Despite A. musiformis' nematophagous niche, it is outcompeted by other nematophagous fungi and instead performs better in environments where it can rely on saprotrophy as well. In addition, it is resistant to some heavy metals, allowing it to survive in environments with fewer available nematodes or greater environmental toxins than its close relatives. As such, A. musiformis performs well in agricultural areas, where it may outcompete purely saprotrophic by consuming nematodes but also resist heavy metals common to those areas so they may outcompete other nematophagous fungi.

== Uses ==

=== Anti-helminth potential ===
Nematodes are harmful to agriculture, costing the industry an excess of $100 billion (globally) annually. Approximately 100 known species of nematode are economically relevant crop pests, with soil-borne nematodes causing the greatest losses. Anti-helminth medicines have successfully combated infections, though resistance to these drugs is increasing, limiting the effectiveness of current treatments.
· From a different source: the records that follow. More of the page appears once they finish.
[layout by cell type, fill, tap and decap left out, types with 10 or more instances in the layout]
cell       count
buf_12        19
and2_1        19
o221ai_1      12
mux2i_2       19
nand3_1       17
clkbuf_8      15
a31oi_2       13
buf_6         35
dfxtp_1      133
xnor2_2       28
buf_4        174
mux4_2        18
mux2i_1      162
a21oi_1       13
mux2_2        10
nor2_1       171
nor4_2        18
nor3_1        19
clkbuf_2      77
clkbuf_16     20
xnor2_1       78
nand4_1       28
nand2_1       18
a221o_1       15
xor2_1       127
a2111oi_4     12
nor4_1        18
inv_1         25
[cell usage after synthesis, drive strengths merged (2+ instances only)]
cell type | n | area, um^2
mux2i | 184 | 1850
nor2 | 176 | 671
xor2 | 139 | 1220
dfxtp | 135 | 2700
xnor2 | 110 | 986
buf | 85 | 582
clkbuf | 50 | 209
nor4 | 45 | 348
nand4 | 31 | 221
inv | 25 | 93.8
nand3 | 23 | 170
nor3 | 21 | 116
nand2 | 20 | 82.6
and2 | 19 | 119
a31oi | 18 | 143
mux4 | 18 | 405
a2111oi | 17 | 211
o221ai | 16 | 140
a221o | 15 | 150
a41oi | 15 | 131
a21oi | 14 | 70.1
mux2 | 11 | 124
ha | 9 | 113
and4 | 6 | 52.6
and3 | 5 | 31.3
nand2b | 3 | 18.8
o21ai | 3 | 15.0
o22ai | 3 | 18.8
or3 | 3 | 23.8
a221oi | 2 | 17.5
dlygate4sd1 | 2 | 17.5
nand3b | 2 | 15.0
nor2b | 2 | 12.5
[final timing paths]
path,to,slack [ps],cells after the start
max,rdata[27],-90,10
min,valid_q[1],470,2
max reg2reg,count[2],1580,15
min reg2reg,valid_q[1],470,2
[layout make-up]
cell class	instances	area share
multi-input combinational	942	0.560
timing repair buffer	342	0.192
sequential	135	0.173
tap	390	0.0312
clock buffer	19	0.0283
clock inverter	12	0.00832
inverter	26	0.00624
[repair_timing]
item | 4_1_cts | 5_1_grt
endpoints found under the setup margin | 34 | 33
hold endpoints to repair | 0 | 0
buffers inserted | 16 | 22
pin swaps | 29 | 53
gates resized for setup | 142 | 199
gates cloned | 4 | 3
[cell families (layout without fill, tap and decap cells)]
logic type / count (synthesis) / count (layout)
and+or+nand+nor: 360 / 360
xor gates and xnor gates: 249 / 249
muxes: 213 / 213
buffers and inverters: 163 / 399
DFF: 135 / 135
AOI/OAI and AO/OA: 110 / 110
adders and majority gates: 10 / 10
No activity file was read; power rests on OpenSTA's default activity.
==> config.mk <==
export PLATFORM = sky130hd
export DESIGN_NAME = draw_cmd_dispatcher
export DESIGN_NICKNAME = d
export VERILOG_FILES = /design/src/rtl/draw_pkg.sv /design/src/rtl/ram_wr_arbiter.sv /design/src/rtl/draw_cmd_dispatcher.sv
export SDC_FILE = /design/constraint.sdc
export NUM_CORES = 1
export LEC_CHECK = 0
export ABC_AREA = 1
export CORE_MARGIN = 5
export CORE_UTILIZATION = 35
export CTS_CLUSTER_DIAMETER = 30
export DETAILED_ROUTE_END_ITERATION = 12
export GPL_ROUTABILITY_DRIVEN = 0
export GPL_TIMING_DRIVEN = 0
export PLACE_DENSITY = 0.89
export SLEW_MARGIN = 30
export SYNTH_ARGS = -nofsm -noshare
export SYNTH_HDL_FRONTEND = slang
export SYNTH_SLANG_ARGS = --single-unit
export TNS_END_PERCENT = 20
==> constraint.sdc <==
create_clock -name i_clk -period 1.5 [get_ports i_clk]
set_clock_uncertainty 0.15 [all_clocks]
set_input_delay 0.3 -clock i_clk [delete_from_list [all_inputs] [get_ports i_clk]]
set_output_delay 0.3 -clock i_clk [all_outputs]
set_load 0.05 [all_outputs]
==> src/rtl/draw_pkg.sv <==
// Shared definitions for the draw-command path: opcodes, dispatcher states and default widths.
package draw_pkg;

    localparam logic [3:0] OP_SPIXEL  = 4'h0;
    localparam logic [3:0] OP_RECT_SP = 4'h1;
    localparam logic [3:0] OP_RECT_PX = 4'h9;
    localparam logic [3:0] OP_CHAR    = 4'ha;

    localparam int unsigned H_PHY_WIDTH   = 10;
    localparam int unsigned V_PHY_WIDTH   = 9;
    localparam int unsigned H_LOGIC_WIDTH = 5;
    localparam int unsigned V_LOGIC_WIDTH = 5;

    typedef enum logic [1:0] {
        IDLE     = 2'd0,
        FETCH    = 2'd1,
        DISPATCH = 2'd2,
        BUSY     = 2'd3
    } state_t;

endpackage

==> src/rtl/ram_wr_arbiter.sv <==
// Registered lowest-index-wins mux of N engine RAM write ports onto one RAM port.
module ram_wr_arbiter #(
    parameter int unsigned N  = 4,
    parameter int unsigned AW = 19,
    parameter int unsigned DW = 8
) (
    input  logic          i_clk,
    input  logic          i_rst,
    input  logic [N*AW-1:0] i_addr,
    input  logic [N*DW-1:0] i_data,
    input  logic [N-1:0]  i_wren,
    output logic [AW-1:0] o_addr,
    output logic [DW-1:0] o_data,
    output logic          o_wren
);

    logic          r_wren;
    logic [AW-1:0] r_addr;
    logic [DW-1:0] r_data;
    logic          w_any;
    logic [AW-1:0] w_addr;
    logic [DW-1:0] w_data;

    // Descending scan so the lowest active index is the last to assign.
    always_comb begin
        w_any  = 1'b0;
        w_addr = r_addr;
        w_data = r_data;
        for (int i = int'(N) - 1; i >= 0; i--) begin
            if (i_wren[i]) begin
                w_any  = 1'b1;
                w_addr = i_addr[i*AW +: AW];
                w_data = i_data[i*DW +: DW];
            end
        end
    end

    always_ff @(posedge i_clk or negedge i_rst) begin
        if (!i_rst) begin
            r_wren <= 1'b0;
            r_addr <= '0;
            r_data <= '0;
        end else begin
            r_wren <= w_any;
            r_addr <= w_addr;
            r_data <= w_data;
        end
    end

    assign o_wren = r_wren;
    assign o_addr = r_addr;
    assign o_data = r_data;

endmodule

==> src/rtl/draw_cmd_dispatcher.sv <==
// Pops draw commands, starts the engine owning the opcode and muxes engine RAM writes.
// Define DRAW_DISPATCH_TIMEOUT_EN to add a BUSY watchdog of TIMEOUT_CYCLES cycles.
module draw_cmd_dispatcher
    import draw_pkg::*;
#(
    parameter int unsigned DATA_WIDTH     = 32,
    parameter int unsigned OP_WIDTH       = 4,
    parameter int unsigned N_ENG          = 4,
    parameter logic [N_ENG*OP_WIDTH-1:0] OP_TABLE = {OP_CHAR, OP_RECT_PX, OP_RECT_SP, OP_SPIXEL},
    parameter logic [N_ENG-1:0] HALF_MASK = 4'b1100,
    parameter int unsigned ADDR_WIDTH     = 19,
    parameter int unsigned COLOR_ID_WIDTH = 8,
    parameter int unsigned ERR_WIDTH      = 8,
    parameter int unsigned TIMEOUT_CYCLES = 65535
) (
    input  logic                          i_clk,
    input  logic                          i_rst,
    input  logic                          i_enb,
    input  logic                          i_ff_empty,
    output logic                          o_ff_rden,
    input  logic [DATA_WIDTH-1:0]         i_ff_rdat,
    input  logic                          i_ff_rvld,
    output logic [DATA_WIDTH-1:0]         o_eng_cmd,
    output logic [N_ENG-1:0]              o_eng_vld,
    input  logic [N_ENG-1:0]              i_eng_done,
    input  logic [N_ENG*ADDR_WIDTH-1:0]   i_eng_addr,
    input  logic [N_ENG*COLOR_ID_WIDTH-1:0] i_eng_data,
    input  logic [N_ENG-1:0]              i_eng_wren,
    output logic [ADDR_WIDTH-1:0]         o_ram_addr,
    output logic [COLOR_ID_WIDTH-1:0]     o_ram_data,
    output logic                          o_ram_wren,
    output logic                          o_busy,
    output logic [ERR_WIDTH-1:0]          o_err_cnt
);

    localparam int unsigned OWN_W = (N_ENG > 1) ? $clog2(N_ENG) : 1;

    state_t                r_state, w_state_nxt;
    logic [OWN_W-1:0]      r_owner, w_owner_nxt;
    logic [DATA_WIDTH-1:0] r_cmd, w_cmd_nxt;
    logic [ERR_WIDTH-1:0]  r_err, w_err_nxt, w_err_inc;
    logic [N_ENG-1:0]      r_vld, w_vld_nxt;
    logic                  r_busy;
    logic                  w_hit;
    logic [OWN_W-1:0]      w_hit_idx;
    logic [OP_WIDTH-1:0]   w_op;
    logic                  w_rden;

    assign w_op      = i_ff_rdat[DATA_WIDTH-1 -: OP_WIDTH];
    assign w_err_inc = (&r_err) ? r_err : r_err + ERR_WIDTH'(1);

    // Lowest matching table slice owns the command.
    always_comb begin
        w_hit     = 1'b0;
        w_hit_idx = '0;
        for (int i = int'(N_ENG) - 1; i >= 0; i--) begin
            if (OP_TABLE[i*OP_WIDTH +: OP_WIDTH] == w_op) begin
                w_hit     = 1'b1;
                w_hit_idx = OWN_W'(i);
            end
        end
    end

`ifdef DRAW_DISPATCH_TIMEOUT_EN
    localparam int unsigned TMO_W = $clog2(TIMEOUT_CYCLES + 1);
    logic [TMO_W-1:0] r_tmo;
    logic             w_tmo_hit;

    always_ff @(posedge i_clk or negedge i_rst) begin
        if (!i_rst) begin
            r_tmo <= '0;
        end else if (r_state != BUSY) begin
            r_tmo <= '0;
        end else begin
            r_tmo <= r_tmo + TMO_W'(1);
        end
    end

    assign w_tmo_hit = (r_tmo == TMO_W'(TIMEOUT_CYCLES - 1));
`endif

    always_comb begin
        w_state_nxt = r_state;
        w_owner_nxt = r_owner;
        w_cmd_nxt   = r_cmd;
        w_err_nxt   = r_err;
        w_rden      = 1'b0;
        w_vld_nxt   = '0;
        case (r_state)
            IDLE: begin
                w_rden = i_enb & ~i_ff_empty;
                if (w_rden) w_state_nxt = FETCH;
            end
            FETCH: begin
                if (i_ff_rvld) begin
                    w_cmd_nxt = i_ff_rdat;
                    if (w_hit) begin
                        w_owner_nxt = w_hit_idx;
                        w_state_nxt = DISPATCH;
                    end else begin
                        w_err_nxt   = w_err_inc;
                        w_state_nxt = IDLE;
                    end
                end
            end
            DISPATCH: begin
                if ((HALF_MASK[r_owner] & ~r_cmd[0]) | i_eng_done[r_owner]) begin
                    w_state_nxt = IDLE;
                end else begin
                    w_state_nxt = BUSY;
                end
            end
            BUSY: begin
                if (i_eng_done[r_owner]) begin
                    w_state_nxt = IDLE;
                end
`ifdef DRAW_DISPATCH_TIMEOUT_EN
                else if (w_tmo_hit) begin
                    w_err_nxt   = w_err_inc;
                    w_state_nxt = IDLE;
                end
`endif
            end
            default: w_state_nxt = IDLE;
        endcase
        if (w_state_nxt == DISPATCH) begin
            w_vld_nxt = N_ENG'(1) << w_owner_nxt;
        end
    end

    always_ff @(posedge i_clk or negedge i_rst) begin
        if (!i_rst) begin
            r_state <= IDLE;
            r_owner <= '0;
            r_cmd   <= '0;
            r_err   <= '0;
            r_vld   <= '0;
            r_busy  <= 1'b0;
        end else begin
            r_state <= w_state_nxt;
            r_owner <= w_owner_nxt;
            r_cmd   <= w_cmd_nxt;
            r_err   <= w_err_nxt;
            r_vld   <= w_vld_nxt;
            r_busy  <= (w_state_nxt != IDLE);
        end
    end

    ram_wr_arbiter #(
        .N  (N_ENG),
        .AW (ADDR_WIDTH),
        .DW (COLOR_ID_WIDTH)
    ) u_ram_arb (
        .i_clk  (i_clk),
        .i_rst  (i_rst),
        .i_addr (i_eng_addr),
        .i_data (i_eng_data),
        .i_wren (i_eng_wren),
        .o_addr (o_ram_addr),
        .o_data (o_ram_data),
        .o_wren (o_ram_wren)
    );

    // Read strobe is held low while reset is asserted.
    assign o_ff_rden = w_rden & i_rst;
    assign o_eng_cmd = r_cmd;
    assign o_eng_vld = r_vld;
    assign o_busy    = r_busy;
    assign o_err_cnt = r_err;

endmodule
==> results.md <==
- FFs w/ async S/R, synth: 100%
- Remaining global-route overflow: 0
- Clock sink count: 77
- Share of total power consumed by net switching: 46.6%
- Count of warnings emitted by yosys: 0
- Tmin final: 1.68 ns
- Pwr/cell area: 1520 nW/um^2
- Post-synth EDFFs: 0
- Most common cell after layout, fill and taps aside: sky130_fd_sc_hd__nand2_1
- Starting utilization of the core area: 36.0%
- Relative area change from synthesis to final layout: 74.8%
- Post-detailed-route count of antenna-violating nets: 0
- Critical-path maximum fanout: 8
- Number of cells traversed by the worst register-to-register path: 11
- Inserted Diodes: 0
- CORE AREA: 10,900 sq um
- Static leakage power: 3.27 nW
- Vertical die dimension: 116 microns
- Number of buffers inserted by port buffering: 223
- Maximum operating frequency: 596 MHz
- Number of detailed-routing iterations run before antenna repair: 5
- Clock latency reported for the late side of the worst-skew pair: 0.32 ns
- Number of buffers created by CTS: 9
- Cell accounting for the most synthesized area: sky130_fd_sc_hd__dfrtp_1
- Main combinational cell family by area after synthesis: simple AND/OR/NAND/NOR gates
- Post-synthesis adder-cell area fraction: 0.317%
- CTS tree: built
- Global-route wire length before repair: 22,100 microns
- Standard-cell rows: 38
- Via count of the first global-routing pass: 4,616
- I/O pin cnt: 227
- Maximum level of the CTS H-tree: 3
- Wire length after detailed routing: 15,000 microns
- DRC viols: 0
- Number of distinct library cells after synthesis: 33
- Violated checks: negative hold slack, negative setup slack
- CP required: 1.57 ns
- Via count: 4,574
- WP data arrival: 1.75 ns
- Maximum buffer depth of the clock tree: 2
- Number of placed instances with taps included: 883
- Most used flip-flop cell after synthesis: sky130_fd_sc_hd__dfrtp_1
- Critical Setup Path Class: flip-flop to flip-flop
- Clock network power share: 19.0%
- Finish-stage setup viols: 37
- Combinational share of power: 50.8%
- HPWL after detailed placement: 11,000 microns
- Total routing usage reported by global routing: 20.9%
- Multiplexer share of the synthesized area: 0%
- Initial antenna violation count: 0
- Highest-count cells in the layout ignoring fill and taps: sky130_fd_sc_hd__nand2_1 (160), sky130_fd_sc_hd__clkdlybuf4s50_1 (144), sky130_fd_sc_hd__nor2_1 (90)
- Number of DRC violations after detailed-routing iteration 0: 371
- Setup slack of the critical path after layout: -0.179 ns
- Result of the run: finished, violations left
- Switching power: 4.88 mW
- Vias/cell: 4.96
- Sort of element at the end of the critical path: flip-flop
- Overall die area: 13,500 sq um
- RSZ-0062 raised after global routing: true
- Pin count of the biggest net entering global routing: 37
- Worst-path clk slew: 0.06 ns
- Top area cells in the synthesized netlist: sky130_fd_sc_hd__dfrtp_1 (49%), sky130_fd_sc_hd__nand2_1 (17%), sky130_fd_sc_hd__nor2_1 (9.3%), sky130_fd_sc_hd__a21oi_1 (7.0%), sky130_fd_sc_hd__o31ai_1 (5.1%)
- Startpoint class of the critical path: flip-flop
- Fin crit share: 112%
- Sequential fraction of design power: 30.2%
- Number of pins with negative max-slew slack in the final report: 0
- Register bit total from synthesis: 77
- Internal Dissipation: 5.59 mW
- Fraction of layout instances using a drive strength above 1: 24.3%
- Nets@finish: 931
- Mean post-synth cell area: 7.59 sq um
- HP Class: input port to asynchronous set/reset pin
- Count of endpoints failing hold in the final timing report: 55
- Share of the synthesized area in the top cell type: 48.9%
- Max-cap violation count: 0
- Post-Place Worst Slack: -0.886 ns
- Total standard cell area after synthesis: 3940 sq um
- Fraction of synthesized cell area in xor and xnor cells: 1.33%
- Simple logic cell fraction of the synthesized area: 30.2%
- Cells after Synth: 519
- CTS root buffer: sky130_fd_sc_hd__clkbuf_16
- Chip width: 116 microns
- Final cell count without fillers: 922
- Post-synthesis compound-gate area fraction: 13.6%
- Transition time of the tightest slew-check pin: 0.520 ns
- Hold Worst Slack: -0.314 ns
- Largest voltage drop on the vdd net: 1340 uV
- Sequential fraction of the synthesis area: 48.9%
- Worst rel slew slack: 65.3%
- Final routed wire length divided by cell count: 16.3 microns
- Total nets after synthesis: 673
==> final cells by class <==
cell class	instances	area, sq um
well taps	140	175
flip-flops and latches	77	1940
repair buffers	246	2240
multi-input cells	399	2000
clock buffers	12	246
fillers	903	4050
inverters	17	86.3
plain buffers	27	181
clock inverters	4	25.0
==> state kept, by name, summed over array words and instances, names as in the netlist <==
register and flops:
o_eng_cmd 32, u_ram_arb.o_addr 19, o_err_cnt 8, u_ram_arb.o_data 8, o_eng_vld 4, r_owner 2, r_state 2, o_busy 1
u_ram_arb.o_wren 1
==> worst max-delay path, cell delays in order (launching register included) <==
cell and delay, ns:
sky130_fd_sc_hd__dfrtp_1 0.38, sky130_fd_sc_hd__buf_4 0.14, sky130_fd_sc_hd__buf_6 0.11, sky130_fd_sc_hd__inv_4 0.06, sky130_fd_sc_hd__nor2_4 0.04, sky130_fd_sc_hd__nand2_4 0.13
sky130_fd_sc_hd__clkinv_8 0.12, sky130_fd_sc_hd__nand2_8 0.12, sky130_fd_sc_hd__nand2_4 0.06, sky130_fd_sc_hd__nand2_4 0.09, sky130_fd_sc_hd__inv_4 0.05, sky130_fd_sc_hd__buf_4 0.12
==> routing by layer <==
metal	track usage, %	up-vias	routed length [microns]
li1	-	2193	-
met4	8.28	0	303
met5	0	-	0
met3	5.65	27	1270
met2	39.0	213	7940
met1	22.3	2141	5530
==> synth_stat cells (5+ instances only) <==
cell                       instances
sky130_fd_sc_hd__o21ai_1           5
sky130_fd_sc_hd__nand3_1           8
sky130_fd_sc_hd__buf_4             8
sky130_fd_sc_hd__clkbuf_1          8
sky130_fd_sc_hd__nand2_1         178
sky130_fd_sc_hd__a21oi_1          55
sky130_fd_sc_hd__buf_2             7
sky130_fd_sc_hd__o31ai_1          27
sky130_fd_sc_hd__nor2_1           98
sky130_fd_sc_hd__inv_1            11
sky130_fd_sc_hd__dfrtp_1          77
==> power by group through the flow <==
stage	logic [mW]	registers, mW	clock network, mW
3_3_place_gp	5.12	3.14	0
2_1_floorplan	1.18	5.15	0
4_1_cts	4.97	3.12	2.03
3_5_place_dp	5.21	3.16	0
5_1_grt	5.65	3.23	2.13
6_report	5.32	3.16	1.99
==> stage by stage <==
stage	instance area, sq um	setup TNS (ns)	power [mW]	util (%)
after floorplan	3960	-0.992	6.33	-
after global placement	6370	-243.25	8.26	58.3
after detailed placement	6390	-26.71	8.37	58.5
after CTS	6620	-0.652	10.1	60.6
after global routing	6890	-7.10	11.0	63.0
final	6890	-3.47	10.5	63.0
==> final timing paths <==
path | start | end | slack (ns)
max in group asynchronous | i_rst | o_eng_cmd[9] | 0.94
worst max register to register | r_state[0] | r_owner[0] | -0.18
worst max-delay path | r_state[0] | r_owner[0] | -0.18
worst min-delay path | i_rst | o_eng_cmd[25] | -0.31
min in group i_clk | i_ff_rdat[30] | o_eng_cmd[30] | 0.19
worst min register to register | o_eng_cmd[20] | o_eng_cmd[20] | 0.32
==> timing repair <==
item | in CTS | in global routing
resized for setup | 337 | 94
pin swaps | 3 | 19
cloned | 1 | 2
buffers inserted | 5 | 15
endpoints found under the hold margin | 55 | 34
endpoints found under the setup margin | 108 | 84
==> cells by family (layout without fill, tap and decap cells) <==
logic type      count (synthesis)  after routing
simple gates                  298            299
compound gates                 93             93
flops                          77             77
buf+inv                        44            306
xor+xnor                        6              6
fa+ha+maj                       1              1
(Power assumes the default switching activity.)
Arthrobotrys musiformis produces multiple metabolites with potential as nematocides; including linoleic alcohol and desferriferrichrome. Both linoleic alcohol and desferriferrichrome are produced in higher concentrations when A. musiformis transitions to its predatory stage. Linoleic alcohol has limited nematodacidal activity, but one study proposes that it kills nematodes by transforming into linoleic acid which may oxidize linoleic alcohol found in the nematode. Desferriferrichrome belongs to a family of chemicals called siderophores that is used to uptake iron and may be used to kill nematodes.

One study found that culture filtrate of A. musiformis colonies decreased the number of viable adult nematodes in lamb feces after being given orally, though the study concluded that the difference was not statistically significant, but encourages further research due to the benefit of finding a biocontrol option given the risks of contamination that come with chemical nematocides. This study, unlike many other studies in biocontrol, looks for potential uses for Arthrobotrys in treating animals directly rather than controlling nematodes at the level of substrate or fecal treatments.

Another study finds a reduction of 97% in M. hapla nematodes on tomato plants following introduction of A. musiformis. The authors report that A. musiformis can suppress nematode infection in crop roots, with less damage occurring in the roots in treated plants at all measured dates and with anti-helminth activity surpassing that of synthetic treatments on day 30. Additionally, they conclude that further research into A. musiformis as a biocontrol agent is recommended as a means to significantly improve plant health while avoiding the contamination and off target effects of current pesticides.